1365TiP - A randomized, phase II, multicenter, double-blind, placebo-controlled study of onartuzumab (METMAB) in combination with paclitaxel + cisplatin (or c...

Date 29 September 2012
Event ESMO Congress 2012
Session Poster presentation I
Topics Anticancer agents
Non-Small Cell Lung Cancer
Biological Therapy
Presenter Fred R. Hirsch
Authors F.R. Hirsch1, D. Gandara2, R. Govindan3, V.E. Paton4, W. Yu4
  • 1Department Of Medicine, University of Colorado Denver, 80247 - Denver/US
  • 2Thoracic Oncolology Program, UC Davis Cancer Center, CA 95817 - Sacramento/US
  • 3Oncology, Washington University School of Medicine, St. Louis/US
  • 4Oncology, Genentech Inc, CA 94080 - South San Francisco/US



Dysregulation of the HGF/Met pathway has been associated with tumorigenesis in many malignancies, including NSCLC. Onartuzumab (MetMAb) is a recombinant, humanized, monovalent monoclonal antibody directed against Met. By binding to the extracellular domain of Met, onartuzumab selectively blocks ligand binding and subsequent activation by HGF. Current data support a strategy of combining onartuzumab with numerous chemotherapies and targeted agents (bevacizumab, erlotinib). In a phase Ia/Ib study, onartuzumab (monotherapy and in combination with bevacizumab) was shown to be well tolerated in pts with advanced solid tumors (Moss et al. Ann Oncol 2010;21(Suppl. 8):Abstr. 504P). A phase II study of onartuzumab in combination with erlotinib in pts with previously treated NSCLC reported a significant benefit in PFS (HR 0.53; p = 0.04) and OS (HR 0.37; p = 0.002) in pts with Met-positive (Met IHC diagnostic positive) tumors (Spigel et al. J Clin Oncol 2011;29 (Suppl.):Abstr. 7505). Pts with Met-negative tumors who received onartuzumab + erlotinib reported worse outcomes compared with erlotinib alone (PFS HR 1.82; p = 0.05; OS HR 1.78; p = 0.16). The most commonly reported adverse events associated with onartuzumab are peripheral edema and fatigue.
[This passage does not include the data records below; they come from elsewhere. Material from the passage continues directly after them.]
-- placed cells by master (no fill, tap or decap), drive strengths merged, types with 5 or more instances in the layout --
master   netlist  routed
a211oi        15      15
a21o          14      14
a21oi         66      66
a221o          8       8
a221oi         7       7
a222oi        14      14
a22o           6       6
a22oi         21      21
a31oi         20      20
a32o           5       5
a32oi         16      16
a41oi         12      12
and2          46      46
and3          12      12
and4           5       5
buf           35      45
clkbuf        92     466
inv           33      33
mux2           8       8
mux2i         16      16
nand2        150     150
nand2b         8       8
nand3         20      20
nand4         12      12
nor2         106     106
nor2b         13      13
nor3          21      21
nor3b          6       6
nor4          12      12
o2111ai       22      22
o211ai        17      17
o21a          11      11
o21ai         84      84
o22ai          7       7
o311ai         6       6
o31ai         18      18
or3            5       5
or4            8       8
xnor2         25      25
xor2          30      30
## config.mk

```make
export PLATFORM = sky130hd
export DESIGN_NAME = obc_store
export DESIGN_NICKNAME = d
export VERILOG_FILES = /design/src/sv/obc_pkg.sv /design/src/sv/obc_store.sv
export SDC_FILE = /design/constraint.sdc
export NUM_CORES = 1
export LEC_CHECK = 0
export ABC_AREA = 0
export BUFFER_PORTS_ARGS = -buffer_cell sky130_fd_sc_hd__buf_2
export CAP_MARGIN = 40
export CELL_PAD_IN_SITES_DETAIL_PLACEMENT = 0
export CELL_PAD_IN_SITES_GLOBAL_PLACEMENT = 1
export CORE_ASPECT_RATIO = 1.75
export CORE_MARGIN = 5
export CORE_UTILIZATION = 50
export CTS_CLUSTER_SIZE = 12
export DETAILED_ROUTE_END_ITERATION = 7
export GPL_ROUTABILITY_DRIVEN = 0
export PLACE_DENSITY = 0.77
export SLEW_MARGIN = 20
export SYNTH_ARGS = -nofsm -noshare
export SYNTH_HDL_FRONTEND = slang
export SYNTH_SLANG_ARGS = --single-unit
```

## constraint.sdc

```tcl
create_clock -name clk -period 9.2 [get_ports clk]
set_input_delay 1.84 -clock clk [delete_from_list [all_inputs] [get_ports clk]]
set_output_delay 1.84 -clock clk [all_outputs]
set_load 0.02 [all_outputs]
```
**config.mk**
```make
export PLATFORM = sky130hd
export DESIGN_NAME = murmur2_hash_32
export DESIGN_NICKNAME = d
export VERILOG_FILES = /design/src/sv/mh2_pkg.sv /design/src/sv/mh2_front.sv /design/src/sv/mh2_queue.sv /design/src/sv/mh2_back.sv /design/src/sv/murmur2_hash_32.sv
export SDC_FILE = /design/constraint.sdc
export NUM_CORES = 1
export LEC_CHECK = 0
export BUFFER_PORTS_ARGS = -buffer_cell sky130_fd_sc_hd__buf_2
export CORE_MARGIN = 2
export CORE_UTILIZATION = 30
export DETAILED_ROUTE_END_ITERATION = 10
export PLACE_DENSITY = 0.49
export REMOVE_ABC_BUFFERS = 1
export SLEW_MARGIN = 20
export SYNTH_ARGS = -nofsm -noshare
export SYNTH_HDL_FRONTEND = slang
export SYNTH_SLANG_ARGS = --single-unit
```
**constraint.sdc**
```tcl
create_clock -name clk -period 11.56 [get_ports clk]
set_clock_uncertainty 0.2 [all_clocks]
set_input_delay 1.734 -clock clk [delete_from_list [all_inputs] [get_ports clk]]
set_output_delay 1.734 -clock clk [all_outputs]
set_load 0.005 [all_outputs]
```
**src/sv/mh2_pkg.sv**
```systemverilog
// Package for the MurmurHash2 block: mixing constants, the command word
// that travels from the front end to the back end, and the sequencer states.
// Depends on nothing.
package mh2_pkg;

    localparam logic [31:0] MIX_MULT    = 32'h5bd1e995;
    localparam int          MIX_SHIFT   = 24;
    localparam int          FIN_SHIFT_A = 13;
    localparam int          FIN_SHIFT_B = 15;
    localparam logic [31:0] SEED_RESET  = 32'd97;

    typedef enum logic [1:0] {
        OP_NONE,
        OP_FULL,
        OP_TAIL
    } op_t;

    typedef struct packed {
        op_t         op;
        logic        start;
        logic [31:0] start_hash;
        logic [31:0] word;
        logic        last;
    } cmd_t;

    typedef enum logic [2:0] {
        S_IDLE,
        S_K1,
        S_K2,
        S_HMIX,
        S_TAIL,
        S_FIN,
        S_EMIT
    } state_t;

endpackage

```
**src/sv/mh2_front.sv**
```systemverilog
// Front end of the MurmurHash2 block: holds the seed register, tracks the
// open message and turns each accepted word that starts or continues a
// message into a command for the back end. Depends on mh2_pkg.
module mh2_front (
    input  logic             clk,
    input  logic             rst_n,
    input  logic             cfg_valid,
    output logic             cfg_ready,
    input  logic [31:0]      hash_seed,
    input  logic             accept,
    input  logic [31:0]      chunk,
    input  logic [2:0]       chunk_bytes,
    input  logic             is_first,
    input  logic [31:0]      total_length,
    input  logic             is_last,
    output logic             cmd_push,
    output mh2_pkg::cmd_t    cmd
);

    logic [31:0] seed_reg;
    logic [31:0] seed_next;
    logic        open_reg;
    logic        open_next;
    logic [31:0] keep;

    assign cfg_ready = 1'b1;
    assign seed_next = (cfg_valid) ? hash_seed : seed_reg;

    always_comb
    begin
        open_next = open_reg;
        if (accept && (is_first || open_reg))
        begin
            open_next = !is_last;
        end
    end

    always_ff @(posedge clk or negedge rst_n)
    begin
        if (!rst_n)
        begin
            seed_reg <= mh2_pkg::SEED_RESET;
            open_reg <= 1'b0;
        end
        else
        begin
            seed_reg <= seed_next;
            open_reg <= open_next;
        end
    end

    always_comb
    begin
        unique case (chunk_bytes[1:0])
            2'd1:    keep = 32'h0000_00ff;
            2'd2:    keep = 32'h0000_ffff;
            2'd3:    keep = 32'h00ff_ffff;
            default: keep = 32'h0000_0000;
        endcase
    end

    always_comb
    begin
        cmd_push       = accept && (is_first || open_reg);
        cmd.start      = is_first;
        cmd.start_hash = seed_reg ^ total_length;
        cmd.last       = is_last;
        if (chunk_bytes[2])
        begin
            cmd.op   = mh2_pkg::OP_FULL;
            cmd.word = chunk;
        end
        else if (chunk_bytes[1:0] == 2'd0)
        begin
            cmd.op   = mh2_pkg::OP_NONE;
            cmd.word = chunk;
        end
        else
        begin
            cmd.op   = mh2_pkg::OP_TAIL;
            cmd.word = chunk & keep;
        end
    end

endmodule

```
**src/sv/mh2_queue.sv**
```systemverilog
// Short command queue between the front end and the back end of the
// MurmurHash2 block, held in flip-flops. Depends on mh2_pkg.
module mh2_queue #(
    parameter int DEPTH = 2
) (
    input  logic          clk,
    input  logic          rst_n,
    input  logic          push,
    input  mh2_pkg::cmd_t push_data,
    output logic          full,
    input  logic          pop,
    output mh2_pkg::cmd_t pop_data,
    output logic          empty
);

    localparam int PW = (DEPTH > 1) ? $clog2(DEPTH) : 1;
    localparam int CW = $clog2(DEPTH + 1);
    localparam logic [PW-1:0] PTR_LAST = PW'(DEPTH - 1);
    localparam logic [CW-1:0] CNT_FULL = CW'(DEPTH);

    mh2_pkg::cmd_t mem_reg [DEPTH];
    logic [PW-1:0] wr_ptr_reg;
    logic [PW-1:0] wr_ptr_next;
    logic [PW-1:0] rd_ptr_reg;
    logic [PW-1:0] rd_ptr_next;
    logic [CW-1:0] count_reg;
    logic [CW-1:0] count_next;
    logic          do_push;
    logic          do_pop;

    assign full     = (count_reg == CNT_FULL);
    assign empty    = (count_reg == '0);
    assign do_push  = push && !full;
    assign do_pop   = pop && !empty;
    assign pop_data = mem_reg[rd_ptr_reg];

    always_comb
    begin
        wr_ptr_next = wr_ptr_reg;
        rd_ptr_next = rd_ptr_reg;
        count_next  = count_reg;
        if (do_push)
        begin
            wr_ptr_next = (wr_ptr_reg == PTR_LAST) ? '0 : wr_ptr_reg + 1'b1;
        end
        if (do_pop)
        begin
            rd_ptr_next = (rd_ptr_reg == PTR_LAST) ? '0 : rd_ptr_reg + 1'b1;
        end
        if (do_push && !do_pop)
        begin
            count_next = count_reg + 1'b1;
        end
        else if (do_pop && !do_push)
        begin
            count_next = count_reg - 1'b1;
        end
    end

    always_ff @(posedge clk or negedge rst_n)
    begin
        if (!rst_n)
        begin
            wr_ptr_reg <= '0;
            rd_ptr_reg <= '0;
            count_reg  <= '0;
        end
        else
        begin
            wr_ptr_reg <= wr_ptr_next;
            rd_ptr_reg <= rd_ptr_next;
            count_reg  <= count_next;
        end
    end

    always_ff @(posedge clk)
    begin
        if (do_push)
        begin
            mem_reg[wr_ptr_reg] <= push_data;
        end
    end

endmodule

```
**src/sv/mh2_back.sv**
```systemverilog
// Back end of the MurmurHash2 block: a sequencer around one constant
// multiplier that mixes, finalizes and holds the result register.
// Depends on mh2_pkg.
module mh2_back (
    input  logic          clk,
    input  logic          rst_n,
    input  logic          cmd_empty,
    input  mh2_pkg::cmd_t cmd,
    output logic          cmd_pop,
    input  logic          pop,
    output logic          empty,
    output logic [31:0]   hash_value
);

    mh2_pkg::state_t state_reg;
    mh2_pkg::state_t state_next;
    logic [31:0]     h_reg;
    logic [31:0]     h_next;
    logic [31:0]     k_reg;
    logic [31:0]     k_next;
    logic            last_reg;
    logic            last_next;
    logic            out_valid_reg;
    logic            out_valid_next;
    logic [31:0]     out_hash_reg;
    logic [31:0]     out_hash_next;
    logic [31:0]     mul_a;
    logic [63:0]     mul_wide;
    logic [31:0]     mul_p;
    logic            out_free;

    assign mul_wide   = {32'd0, mul_a} * {32'd0, mh2_pkg::MIX_MULT};
    assign mul_p      = mul_wide[31:0];
    assign out_free   = !out_valid_reg || pop;
    assign empty      = !out_valid_reg;
    assign hash_value = out_hash_reg;

    always_comb
    begin
        state_next = state_reg;
        unique case (state_reg)
            mh2_pkg::S_IDLE:
            begin
                if (!cmd_empty)
                begin
                    unique case (cmd.op)
                        mh2_pkg::OP_FULL: state_next = mh2_pkg::S_K1;
                        mh2_pkg::OP_TAIL: state_next = mh2_pkg::S_TAIL;
                        default:          state_next = cmd.last ? mh2_pkg::S_FIN
                                                                : mh2_pkg::S_IDLE;
                    endcase
                end
            end
            mh2_pkg::S_K1:   state_next = mh2_pkg::S_K2;
            mh2_pkg::S_K2:   state_next = mh2_pkg::S_HMIX;
            mh2_pkg::S_HMIX: state_next = last_reg ? mh2_pkg::S_FIN : mh2_pkg::S_IDLE;
            mh2_pkg::S_TAIL: state_next = last_reg ? mh2_pkg::S_FIN : mh2_pkg::S_IDLE;
            mh2_pkg::S_FIN:  state_next = mh2_pkg::S_EMIT;
            mh2_pkg::S_EMIT: state_next = out_free ? mh2_pkg::S_IDLE : mh2_pkg::S_EMIT;
            default:         state_next = mh2_pkg::S_IDLE;
        endcase
    end

    always_comb
    begin
        cmd_pop        = 1'b0;
        h_next         = h_reg;
        k_next         = k_reg;
        last_next      = last_reg;
        mul_a          = k_reg;
        out_valid_next = out_valid_reg && !pop;
        out_hash_next  = out_hash_reg;
        unique case (state_reg)
            mh2_pkg::S_IDLE:
            begin
                if (!cmd_empty)
                begin
                    cmd_pop   = 1'b1;
                    h_next    = cmd.start ? cmd.start_hash : h_reg;
                    k_next    = cmd.word;
                    last_next = cmd.last;
                end
            end
            mh2_pkg::S_K1:
            begin
                mul_a  = k_reg;
                k_next = mul_p;
            end
            mh2_pkg::S_K2:
            begin
                mul_a  = k_reg ^ (k_reg >> mh2_pkg::MIX_SHIFT);
                k_next = mul_p;
            end
            mh2_pkg::S_HMIX:
            begin
                mul_a  = h_reg;
                h_next = mul_p ^ k_reg;
            end
            mh2_pkg::S_TAIL:
            begin
                mul_a  = h_reg ^ k_reg;
                h_next = mul_p;
            end
            mh2_pkg::S_FIN:
            begin
                mul_a  = h_reg ^ (h_reg >> mh2_pkg::FIN_SHIFT_A);
                h_next = mul_p;
            end
            mh2_pkg::S_EMIT:
            begin
                if (out_free)
                begin
                    out_valid_next = 1'b1;
                    out_hash_next  = h_reg ^ (h_reg >> mh2_pkg::FIN_SHIFT_B);
                end
            end
            default:
            begin
                mul_a = k_reg;
            end
        endcase
    end

    always_ff @(posedge clk or negedge rst_n)
    begin
        if (!rst_n)
        begin
            state_reg     <= mh2_pkg::S_IDLE;
            out_valid_reg <= 1'b0;
        end
        else
        begin
            state_reg     <= state_next;
            out_valid_reg <= out_valid_next;
        end
    end

    always_ff @(posedge clk)
    begin
        h_reg        <= h_next;
        k_reg        <= k_next;
        last_reg     <= last_next;
        out_hash_reg <= out_hash_next;
    end

endmodule

```
**src/sv/murmur2_hash_32.sv**
```systemverilog
// Top level of the streaming 32-bit MurmurHash2 block.
// Depends on mh2_pkg, mh2_front, mh2_queue and mh2_back.
//
// The message enters as a queue: a word is taken at a clock edge with push
// high and full low. Each word carries up to four bytes, the byte count and
// the first and last flags; the first word also carries the message length.
// The finished hash leaves as a queue: while empty is low, hash_value holds
// the oldest result, and it is taken at an edge with pop high.
// The seed is written through cfg_valid and cfg_ready; the user must
// write it only while the block is idle, which the block does not enforce.
// The front end classifies each word in the cycle it is taken and queues a
// command. The back end shares one constant multiplier and takes commands
// only in S_IDLE: a full word then steps through S_K1, S_K2 and S_HMIX, a
// partial word S_TAIL; the last word adds finalization in S_FIN and S_EMIT.
// Reset sets the seed to 97, closes any message and empties both queues.
// When the receiver stalls, the result register holds, the back end waits
// with the next result, and the command queue fills until full rises.
module murmur2_hash_32 #(
    parameter int QUEUE_DEPTH = 2
) (
    input  logic        clk,
    input  logic        rst_n,
    input  logic        cfg_valid,
    output logic        cfg_ready,
    input  logic [31:0] hash_seed,
    input  logic        push,
    output logic        full,
    input  logic [31:0] chunk,
    input  logic [2:0]  chunk_bytes,
    input  logic        is_first,
    input  logic [31:0] total_length,
    input  logic        is_last,
    output logic        empty,
    input  logic        pop,
    output logic [31:0] hash_value
);

    mh2_pkg::cmd_t front_cmd;
    mh2_pkg::cmd_t back_cmd;
    logic          cmd_push;
    logic          cmd_pop;
    logic          cmd_empty;
    logic          accept;

    assign accept = push && !full;

    mh2_front u_front (
        .clk          (clk),
        .rst_n        (rst_n),
        .cfg_valid    (cfg_valid),
        .cfg_ready    (cfg_ready),
        .hash_seed    (hash_seed),
        .accept       (accept),
        .chunk        (chunk),
        .chunk_bytes  (chunk_bytes),
        .is_first     (is_first),
        .total_length (total_length),
        .is_last      (is_last),
        .cmd_push     (cmd_push),
        .cmd          (front_cmd)
    );

    mh2_queue #(
        .DEPTH (QUEUE_DEPTH)
    ) u_queue (
        .clk       (clk),
        .rst_n     (rst_n),
        .push      (cmd_push),
        .push_data (front_cmd),
        .full      (full),
        .pop       (cmd_pop),
        .pop_data  (back_cmd),
        .empty     (cmd_empty)
    );

    mh2_back u_back (
        .clk        (clk),
        .rst_n      (rst_n),
        .cmd_empty  (cmd_empty),
        .cmd        (back_cmd),
        .cmd_pop    (cmd_pop),
        .pop        (pop),
        .empty      (empty),
        .hash_value (hash_value)
    );

endmodule
```
==> results by stage, run 1 <==
Worst setup path:
- The critical path is of the reg2reg type.
- The worst-path maximum fanout is 26.
- The most numerous cell type found on the critical path is sky130_fd_sc_hd__fa_1.
- The startpoint type of the worst setup path is a register.
- The capturing element type of the critical path is a register.
- In this design, the stage delay of the slowest critical-path cell is 880 ps.
- The worst register-to-register path has a depth of 29.
- The startpoint of the lowest-slack register-to-register path is u_back.state_reg[2].
- The endpoint identified for the worst register-to-register timing path is u_back.h_reg[31].
- The critical path arrival is 10050 ps.
- The critical path's slowest cell is sky130_fd_sc_hd__nor2_1.
- The worst-case register-to-register setup slack is 1610 ps.
- The data required time of the worst path is 11650 ps.

Floorplanning:
- For this configuration, the core starts out at a cell density of 30.4%.
- The total I/O pin count is 141.
- Measured along the x axis, the die boundary spans 274 um.
- The overall die height is 274 um.
- The total die area is 0.0748 mm^2.
- After floorplanning, the core was divided into 98 placement rows.
- The standard cell core area is 0.0717 mm^2.

STA:
- The max-slew headroom at the worst pin is 21.9%.
- The setup TNS is 0 ps.
- Setup slack closes at 1610 ps.
- The fmax is 100 MHz.
- The final critical path takes up 86.1% of the cycle.
- The total count of hold-check failures in the final report is 0.
- The max-slew violation count is 0.
- The final critical path time including I/O delays and setup is 9950 ps.
- The total of endpoints with negative setup slack in the final report is 0.
- For the pin with the worst max-slew slack, the measured transition is 1170 ps.
- Setup repair after global routing left no endpoint under its margin.

Route:
- In the routed design, unresolved DRC markers number 0.
- Across all layers, the routed design uses 14788 vias.
- The count of TritonRoute iterations in the first routing pass is 5.
- The wire length after detailed routing is 61.9 mm.
- The number of antenna-violating nets in the routed design is 0.
- In this run, the number of DRC markers left after iteration 0 of detailed routing was 907.
- The routed length per instance is 20.2 um.
- The detail-routed via count per cell is 4.82.

Yosys:
- The cell area after technology mapping is 0.0218 mm^2.
- By area, the combinational part of the netlist is dominated by adder cells.
- The fraction of synthesized cell area in xor and xnor cells is 5.76%.
- Of the post-synthesis cell area, the part taken by muxes is 4.92%.
- Of the total synthesized cell area, the portion taken by AND, OR, NAND and NOR gates is 5.90%.
- The synthesized netlist devotes 9.96% of its cell area to compound gates.
- The proportion of register bits with asynchronous set or reset after synthesis is 15.0%.
- The average cell area after synthesis is 11.0 um^2.
- The number of enable-type register cells in the synthesized netlist is 233.
- The area share of fa/ha/maj cells after synthesis is 28.9%.
- Sequential elements use 36.8% of the synthesized area.
- Synthesis inferred 274 register bits.
- The synthesized instance count is 1975.
- The count of yosys warnings during synthesis is 0.
- The main flop type after synthesis is sky130_fd_sc_hd__edfxtp_1.
- The count of different cell masters after synthesis is 68.

Placed design:
- The count of buffers added on input and output ports is 139.
- The wire-length estimate of the detail-placed layout is 48.0 mm.
- The post-placement setup slack is 1640 ps.
- The total placed instance area is 0.0236 mm^2.
- At the end of routability-driven placement, the weighted congestion stood at 0.918.

Global routing:
- The number of global-route vias before repair came to 15420.
- The wire length of the first global-routing pass is 94.7 mm.
- The total routing usage reported by global routing is 16.6%.
- After global routing the overflow that remains totals 0.
- Entering global routing, the biggest net connects 66 pins.
- The initial antenna violation count was 0.

Clock tree:
- The clock transition time at the flip-flop clock pins of the worst setup and hold paths is 60 ps.
- The number of gates resized after cts is 0.
- The total clock sinks is 274.
- The tree is rooted in a sky130_fd_sc_hd__clkbuf_16.
- After clock tree synthesis, the flow added hold-fix buffers numbering 0.
- The latest clock arrival within the worst-skew pair is 550 ps.
- TritonCTS created 27 clock buffers.
- TritonCTS built the clock tree.
- The number of buffers inserted to repair setup after CTS is 0.
- The largest buffer count on any clock path is 3.
- In this run the number of H-tree levels came out at 1.

Layout:
- The final net count is 2597.
- The number of flip-flops in the largest register is 136.
- The antenna diode instance count is 0.
- The final design area excluding fillers is 0.0245 mm^2.
- Of the cells placed in the final design, the portion with a size suffix greater than 1 is 12.6%.
- At the end of the flow the core is filled with cells to 34.1%.
- Compared with the post-synthesis result, the final layout area differs by 12.2%.

Hold path:
- The worst hold path stage count is 1.
- The path category of the worst min-delay check is reg2reg.
- The launch point of the worst hold path is u_queue.wr_ptr_reg.
- For hold timing, the worst endpoint is u_queue.wr_ptr_reg.

Job:
- The tool flagged a number of max-cap violations equal to 0.

Status:
- The run finished with clean final reports.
In this phase II study, pts with squamous NSCLC are randomized (1:1) to receive 4 cycles of paclitaxel, cisplatin (or carboplatin) and either placebo or onartuzumab. Pts without disease progression may continue to receive placebo or onartuzumab as maintenance therapy until disease progression, unacceptable toxicity, or death. The primary study endpoint is PFS in all pts. PFS by Met IHC diagnostic status (Met positive vs Met negative) will also be analyzed. Secondary endpoints include OS, ORR, safety, and PK. A minimum of 110 pts will be randomized to achieve 55 pts with Met-positive squamous NSCLC. A maximum of 55 pts with Met-negative squamous NSCLC will be enrolled. This study is open for accrual; further details can be found on ClinicalTrials.gov (NCT01519804).


F.R. Hirsch: Advisory relationship: Genentech-Roche, Boehringer-Ingelheim, Pfizer, Merck-Serono, Bristol-Myers Squibb. Research funding (through University of Colorado): Imclone-Lilly, Celgene, Morphotek. Board of Directors: IASLC.

D. Gandara: Dr. Gandara reports a consultant/advisory relationship with Genentech, Inc. He also receives research funding from Genentech, Inc.

R. Govindan: Dr. Govindan reports a consultant/advisory relationship with Bristol-Myers Squibb, Boehringer-Ingelheim, Astra Zeneca, Pfizer, Genentech, Inc. and GlaxoSmithKline.

V.E. Paton: Dr Paton is a full-time employee of Genentech, Inc. and minor stockholder of Hoffmann-La Roche, Inc.

W. Yu: Dr Yu is a full-time employee of Genentech, Inc. and minor stockholder of Hoffmann-La Roche, Inc.